Source: an optimization exercise on an open RTL-to-GDS flow (aim: small area, a short achievable clock period and few clock cycles per item). Production flows keep margins and buffers that such runs may drop. Power and IR drop assume default switching activity.

// edge_top
module edge_top (
  input  logic       clk,
  input  logic       rst_n,
  input  logic       edge_en,
  input  logic       in_valid,
  input  logic       in_sof,
  input  logic [7:0] in_r,
  input  logic [7:0] in_g,
  input  logic [7:0] in_b,
  output logic       in_ready,
  output logic       out_valid,
  output logic       out_sof,
  output logic [7:0] out_r,
  output logic [7:0] out_g,
  output logic [7:0] out_b,
  input  logic       out_ready
);
Size: about 740 flip-flops.
Settings: LEC_CHECK=0, ABC_AREA=1, CAP_MARGIN=20, CORE_MARGIN=2, CORE_UTILIZATION=60, CTS_CLUSTER_DIAMETER=100, CTS_CLUSTER_SIZE=30, SETUP_SLACK_MARGIN=2.4, SLEW_MARGIN=20; clock period 4.5 ns.
run.sh (not shown) runs the stock make flow with config.mk's settings and CLKGATE_MAP_FILE= SYNTH_SCRIPT=/design/flow/synth_recipe.tcl, a recipe that flattens the netlist after the stock synthesis.
The baseline went through all stages and came out clean.
Background: an optimization exercise with open tools, aiming at small area, a short achievable clock period and few clock cycles per item. Do not read the settings as production practice. Only simulation tests tie the RTL to the original design; equivalence was not proved. No activity file was given, so power comes from the tool's default toggle rates.

Setup of before:
==> flow/design.v (excerpt) <==
module icache_top (
    input  logic        Clk,
    input  logic        arst_n,
    input  logic        fetch_req_valid,
    input  logic [31:0] fetch_req_addr,
    input  logic        mem_credit,
    input  logic        mem_beat_valid,
    input  logic [31:0] mem_beat_data,
    output logic        fetch_rsp_valid,
    output logic [31:0] fetch_rsp_instr,
    output logic        busy,
    output logic        mem_req_valid,
    output logic [31:0] mem_req_addr
);
    logic        dv, tv, sv, busy_q;
    logic [29:0] d_addr, t_addr, s_addr;   
    logic        accept, done, d_free, t_free;
    assign accept = fetch_req_valid && !busy_q;
    assign busy   = busy_q;
    logic [1:0]  act;                      
    logic [27:0] fblk [2];                 
    logic [1:0]  fway [2];
    logic        fh, ft;                   
    logic [1:0]  bc;                       
    logic [7:0]  wmask;                    
  ...
Size in the first run: ~10,000 cells after synthesis, about 5,200 flip-flops, about 140 I/O pins, ~0.19 mm2 of cells after synthesis.
Settings: LEC_CHECK=0, CAP_MARGIN=20, CORE_MARGIN=2, CORE_UTILIZATION=60, CTS_CLUSTER_DIAMETER=80, CTS_CLUSTER_SIZE=30, SETUP_SLACK_MARGIN=3.0, SLEW_MARGIN=20, SYNTH_MEMORY_MAX_BITS=16384; clock period 6.0 ns.
run.sh (not shown) runs the stock make flow with config.mk's settings and CLKGATE_MAP_FILE= SYNTH_SCRIPT=/design/flow/synth_recipe.tcl, a recipe that flattens the netlist after the stock synthesis.
before: PASS, flow complete, no timing, DRC or antenna violations
Testbench counts of before, summed over its fixed seeds: cycles 16,457, fetches 12,000.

**Task item:** Copy every line of the records above that holds the word "flops".

**Answer for the task:**
Size: about 740 flip-flops.
Size in the first run: ~10,000 cells after synthesis, about 5,200 flip-flops, about 140 I/O pins, ~0.19 mm2 of cells after synthesis.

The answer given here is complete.